Coalgan est remboursé à la LPP pour les épistaxis et autres saignements cutanés et muqueux chez les patients présentant des troubles de l’hémostase congénitaux ou acquis (voir encadré).

→ Le tarif LPPR est basé sur la surface en centimètres carrés. Exemple : une compresse 12,5 cm x 12,5 cm correspond au tarif supérieur ou égal à 156 cm2 et inférieur à 200 cm2 ; un 10 x 20 à 200-225 cm2 et une mèche 2,5 cm x 40 cm à un tarif 100-120 cm2.

→ Des prix limite de vente. Tous les pansements alginates ont un prix limite de vente (PLV) identique selon la taille du pansement exprimée en centimètres carrés, sauf pour Algostéril et Coalgan qui bénéficient de PLV différents.

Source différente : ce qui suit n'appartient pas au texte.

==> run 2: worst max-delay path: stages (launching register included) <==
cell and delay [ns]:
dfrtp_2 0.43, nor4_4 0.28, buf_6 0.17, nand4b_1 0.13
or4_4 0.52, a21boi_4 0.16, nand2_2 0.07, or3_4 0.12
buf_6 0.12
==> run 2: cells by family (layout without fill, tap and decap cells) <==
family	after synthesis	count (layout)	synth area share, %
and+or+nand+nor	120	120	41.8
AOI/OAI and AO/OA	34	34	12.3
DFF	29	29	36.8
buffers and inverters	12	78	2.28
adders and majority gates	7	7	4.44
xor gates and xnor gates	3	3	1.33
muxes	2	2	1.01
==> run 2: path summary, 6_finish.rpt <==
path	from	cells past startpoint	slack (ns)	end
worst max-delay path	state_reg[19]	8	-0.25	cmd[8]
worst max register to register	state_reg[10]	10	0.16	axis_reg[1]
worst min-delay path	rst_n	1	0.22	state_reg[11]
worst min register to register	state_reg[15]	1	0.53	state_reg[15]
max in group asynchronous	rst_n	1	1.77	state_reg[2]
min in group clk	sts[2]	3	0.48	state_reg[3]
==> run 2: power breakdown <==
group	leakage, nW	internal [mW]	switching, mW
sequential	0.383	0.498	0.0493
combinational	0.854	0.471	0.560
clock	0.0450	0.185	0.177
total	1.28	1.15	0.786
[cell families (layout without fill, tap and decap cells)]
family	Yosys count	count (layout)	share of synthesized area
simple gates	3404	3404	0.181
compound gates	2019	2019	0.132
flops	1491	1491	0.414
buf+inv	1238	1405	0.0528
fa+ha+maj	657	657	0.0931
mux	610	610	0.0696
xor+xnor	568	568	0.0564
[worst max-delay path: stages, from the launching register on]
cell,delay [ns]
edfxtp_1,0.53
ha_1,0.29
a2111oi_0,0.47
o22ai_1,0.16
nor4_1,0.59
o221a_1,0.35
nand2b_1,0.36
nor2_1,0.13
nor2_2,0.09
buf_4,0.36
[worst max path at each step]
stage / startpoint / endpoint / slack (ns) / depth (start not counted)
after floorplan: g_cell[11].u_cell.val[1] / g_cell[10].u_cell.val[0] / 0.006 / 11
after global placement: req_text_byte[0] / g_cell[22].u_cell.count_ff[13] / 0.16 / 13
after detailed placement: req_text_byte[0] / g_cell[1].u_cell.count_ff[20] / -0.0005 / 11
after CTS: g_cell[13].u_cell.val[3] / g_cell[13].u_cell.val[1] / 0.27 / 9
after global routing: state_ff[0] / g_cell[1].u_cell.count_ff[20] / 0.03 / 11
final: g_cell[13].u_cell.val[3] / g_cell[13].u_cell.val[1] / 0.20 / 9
### config.mk
export PLATFORM = sky130hd
export DESIGN_NAME = frame_present_wait_scheduler_top
export DESIGN_NICKNAME = d
export VERILOG_FILES = /design/src/rtl/core/fpws_pkg.sv /design/src/rtl/core/frame_present_wait_scheduler_top.sv /design/src/rtl/core/fpws_cfg_regs.sv /design/src/rtl/core/fpws_wait_calc.sv
export VERILOG_INCLUDE_DIRS = /design/src /design/src/rtl/core
export SDC_FILE = /design/constraint.sdc
export NUM_CORES = 2
export LEC_CHECK = 0
export BUFFER_PORTS_ARGS = -buffer_cell sky130_fd_sc_hd__buf_2
export CORE_UTILIZATION = 35
export DETAILED_ROUTE_END_ITERATION = 8
export PLACE_DENSITY = 0.51
export SKIP_LAST_GASP = 1
export SLEW_MARGIN = 20
export SYNTH_ARGS = -nofsm -noshare
export SYNTH_HDL_FRONTEND = slang
export SYNTH_HIERARCHICAL = 1
export SYNTH_SLANG_ARGS = --single-unit
### constraint.sdc
create_clock -name clk -period 26.6 [get_ports clk]
set_input_delay 0 -clock clk [delete_from_list [all_inputs] [get_ports clk]]
set_output_delay 0 -clock clk [all_outputs]
set_load 0.01 [all_outputs]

La présence d’un PLV signifie que le patient n’a rien à payer en plus.

(1) Les pansements, indications et utilisations recommandées, Haute autorité de santé (HAS), 2011.

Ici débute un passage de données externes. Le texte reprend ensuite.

### src/hw/rtl/alr_pkg.sv
// Shared constants and types for the additive lagged random generator.
`default_nettype none

package alr_pkg;

  // Store geometry and word widths.
  localparam int STORE_WORDS = 33;
  localparam int WORD_W      = 32;
  localparam int OUT_W       = 31;

  // The lag position starts here while the write position starts at the top word.
  localparam int LAG_START  = 12;
  // Both positions step together, so the lag word sits at a fixed distance in the ring.
  localparam int LAG_OFFSET = (STORE_WORDS - 1) - LAG_START;

  // Warm-up after a reseed.
  localparam int WARMUP_DRAWS = 10 * STORE_WORDS;
  localparam int FILL_CNT_W   = $clog2(STORE_WORDS);
  localparam int WARM_CNT_W   = $clog2(WARMUP_DRAWS);

  // Congruential fill constants.
  localparam logic [WORD_W-1:0] LCG_MUL = 32'd1103515245;
  localparam logic [WORD_W-1:0] LCG_ADD = 32'd12345;

  // Store contents after reset, by store address.
  localparam logic [WORD_W-1:0] INIT_WORDS [STORE_WORDS] = '{
    32'hd53f1852, 32'hdfc78b83, 32'h4f256096, 32'h0e643df7,
    32'h82c359bf, 32'hc7794dfa, 32'hd5e9ffaa, 32'h2c8cb64a,
    32'h2f07b334, 32'had5a7eb5, 32'h96dc0cde, 32'h6fc24589,
    32'ha5853646, 32'he71576e2, 32'h0dae30df, 32'hb09ce711,
    32'h5e56ef87, 32'h4b4b0082, 32'h6f4f340e, 32'hc5bb17e8,
    32'hd788d765, 32'h67498087, 32'h9d7aba26, 32'h261351d4,
    32'h411ee7ea, 32'h0393a263, 32'h2c5a5835, 32'hc115fcd8,
    32'h25e9132c, 32'hd0c6e906, 32'hc2bc5b2d, 32'h6c065c98,
    32'h6e37bd55
  };

  // Item operation codes.
  localparam logic OP_DRAW   = 1'b0;
  localparam logic OP_RESEED = 1'b1;

  // What every cell of the ring does in a cycle.
  typedef enum logic [1:0] {
    SHIFT_HOLD,
    SHIFT_DRAW,
    SHIFT_FILL
  } shift_mode_t;

endpackage

`default_nettype wire

### src/hw/rtl/alr_cell.sv
// One word cell of the generator ring.
`default_nettype none

module alr_cell
  import alr_pkg::*;
(
  input  wire logic              clk,
  input  wire logic              rst,
  input  wire logic [WORD_W-1:0] init_word,
  input  wire shift_mode_t       mode,
  input  wire logic [WORD_W-1:0] upper_word,
  input  wire logic [WORD_W-1:0] lower_word,
  output logic      [WORD_W-1:0] word
);

  // A draw takes the word from the cell above; a fill takes it from the cell below.
  always_ff @(posedge clk) begin
    if (rst) begin
      word <= init_word;
    end else begin
      unique case (mode)
        SHIFT_HOLD: word <= word;
        SHIFT_DRAW: word <= upper_word;
        SHIFT_FILL: word <= lower_word;
        default:    word <= word;
      endcase
    end
  end

endmodule

`default_nettype wire

### src/hw/rtl/additive_lagged_random_generator_core.sv
// Top level of the additive lagged random generator: control, adder and cell ring.
//
//   channel  | direction | handshake                  | words
//   ---------+-----------+----------------------------+-------------------------
//   item     | in        | item_valid / item_ready    | op, seed_value
//   result   | out       | result_valid / result_ready| random_value (draws only)
//
// On a draw the adder reads the head cell and the lag cell and the ring rotates by one
// cell, so draws are taken back to back while the result register drains.
// A reseed pushes the seed in its accepting cycle, then fills the other 32 words through the
// congruential multiplier and runs 330 warm-up draws; item_ready stays low until they end.
// Reset loads the fixed initial store into the cells; no clearing pass follows.
// A result held by a low result_ready stalls the item channel for any word, draw or reseed.
`default_nettype none

module additive_lagged_random_generator_core
  import alr_pkg::*;
(
  input  wire logic             clk,
  input  wire logic             rst,
  input  wire logic             item_valid,
  output logic                  item_ready,
  input  wire logic             op,
  input  wire logic [WORD_W-1:0] seed_value,
  output logic                  result_valid,
  input  wire logic             result_ready,
  output logic      [OUT_W-1:0] random_value
);

  typedef enum logic [1:0] {
    ST_IDLE,
    ST_FILL,
    ST_WARM
  } state_t;

  state_t                  state;
  logic [FILL_CNT_W-1:0]   fill_cnt;
  logic [WARM_CNT_W-1:0]   warm_cnt;
  logic [WORD_W-1:0]       lcg_word;

  logic [WORD_W-1:0] ring [STORE_WORDS];
  logic [WORD_W-1:0] sum;
  logic [WORD_W-1:0] lcg_next;
  logic [WORD_W-1:0] fill_word;
  logic              item_take;
  logic              draw_take;
  logic              reseed_take;
  shift_mode_t       mode;

  // Handshake decode.
  assign item_ready  = (state == ST_IDLE) && (!result_valid || result_ready);
  assign item_take   = item_valid && item_ready;
  assign draw_take   = item_take && (op == OP_DRAW);
  assign reseed_take = item_take && (op == OP_RESEED);

  // The head cell holds the write word; the lag word sits a fixed distance down the ring.
  assign sum = ring[0] + ring[LAG_OFFSET];

  // Next congruential word, chained from the last word pushed into the ring.
  assign lcg_next  = lcg_word * LCG_MUL + LCG_ADD;
  assign fill_word = (state == ST_FILL) ? lcg_next : seed_value;

  // Ring mode for this cycle.
  always_comb begin
    if (draw_take || (state == ST_WARM)) begin
      mode = SHIFT_DRAW;
    end else if (reseed_take || (state == ST_FILL)) begin
      mode = SHIFT_FILL;
    end else begin
      mode = SHIFT_HOLD;
    end
  end

  // Row of cells: draws rotate towards the head, fills push in at the head.
  for (genvar k = 0; k < STORE_WORDS; k++) begin : g_cell
    logic [WORD_W-1:0] upper;
    logic [WORD_W-1:0] lower;

    if (k == STORE_WORDS - 1) begin : g_top
      assign upper = sum;
    end else begin : g_mid_up
      assign upper = ring[k+1];
    end

    if (k == 0) begin : g_head
      assign lower = fill_word;
    end else begin : g_mid_down
      assign lower = ring[k-1];
    end

    alr_cell u_cell (
      .clk        (clk),
      .rst        (rst),
      .init_word  (INIT_WORDS[STORE_WORDS-1-k]),
      .mode       (mode),
      .upper_word (upper),
      .lower_word (lower),
      .word       (ring[k])
    );
  end

  // Sequencer, fill chain and result register.
  always_ff @(posedge clk) begin
    if (rst) begin
      state        <= ST_IDLE;
      fill_cnt     <= '0;
      warm_cnt     <= '0;
      result_valid <= 1'b0;
    end else begin
      if (draw_take) begin
        result_valid <= 1'b1;
      end else if (result_valid && result_ready) begin
        result_valid <= 1'b0;
      end
      unique case (state)
        ST_IDLE: begin
          if (draw_take) begin
            random_value <= sum[WORD_W-1:1];
          end else if (reseed_take) begin
            lcg_word <= seed_value;
            fill_cnt <= FILL_CNT_W'(1);
            state    <= ST_FILL;
          end
        end
        ST_FILL: begin
          lcg_word <= lcg_next;
          if (fill_cnt == FILL_CNT_W'(STORE_WORDS - 1)) begin
            warm_cnt <= '0;
            state    <= ST_WARM;
          end else begin
            fill_cnt <= fill_cnt + FILL_CNT_W'(1);
          end
        end
        ST_WARM: begin
          if (warm_cnt == WARM_CNT_W'(WARMUP_DRAWS - 1)) begin
            state <= ST_IDLE;
          end else begin
            warm_cnt <= warm_cnt + WARM_CNT_W'(1);
          end
        end
        default: state <= ST_IDLE;
      endcase
    end
  end

endmodule

`default_nettype wire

(2) Hémostatiques chirurgicaux, HAS, 2011.

(3) Source : Évaluation des pansements primaires et secondaires, HAS, 2010.

Du bon usage de Coalgan

→ En ville, Coalgan se présente sous forme de mèches de 4 cm en boîte de cinq. À l’hôpital, sous forme de petites compresses de 2 cm sur 4 (Coalgan-H).

Il est indiqué en hémostase dans les épistaxis (saignements de nez), les points de ponction (prise de sang, prélèvements…), les saignements cutanés et buccaux : coupures, écorchures, extractions dentaires… ; en cicatrisation pour des plaies inférieures à 8 cm2 chirurgicales, traumatiques, et en relais d’Algostéril.

→ Protocole d’utilisation dans l’épistaxis : pencher la tête en avant ; se moucher pour éliminer les caillots ; prendre une mèche sans la couper ni l’effilocher et la torsader pour la rendre compacte ; si besoin l’humidifier au préalable avec du NaCl pour faciliter son entrée dans la narine ; l’introduire dans la narine et pincer les deux narines pendant 10 minutes. Laisser en place au moins 30 minutes et au maximum 24 heures.

Mémento délivrance

→ Prescription sur ordonnance d’une durée d’un mois maximum.

→ Substitution de marque interdite sauf autorisation du prescripteur.

→ Délivrer le plus petit conditionnement en l’absence de précision.

→ S’assurer du format de la plaie ; la compresse doit déborder d’au moins 1 à 2 cm des berges de la plaie.

→ Ne pas codélivrer d’antiseptique, sinon rappeler de rincer abondamment la lésion avec du NaCl ou du Ringer auparavant ; éviter l’eau stérile pour humidifier le pansement.

→ Ne pas superposer deux pansements actifs.

→ Ne pas délivrer de film occlusif comme pansement secondaire ; préférer une bande ou un film semi-occlusif.

→ Pas de dépassement à faire payer au patient car existence d’un prix limite de vente.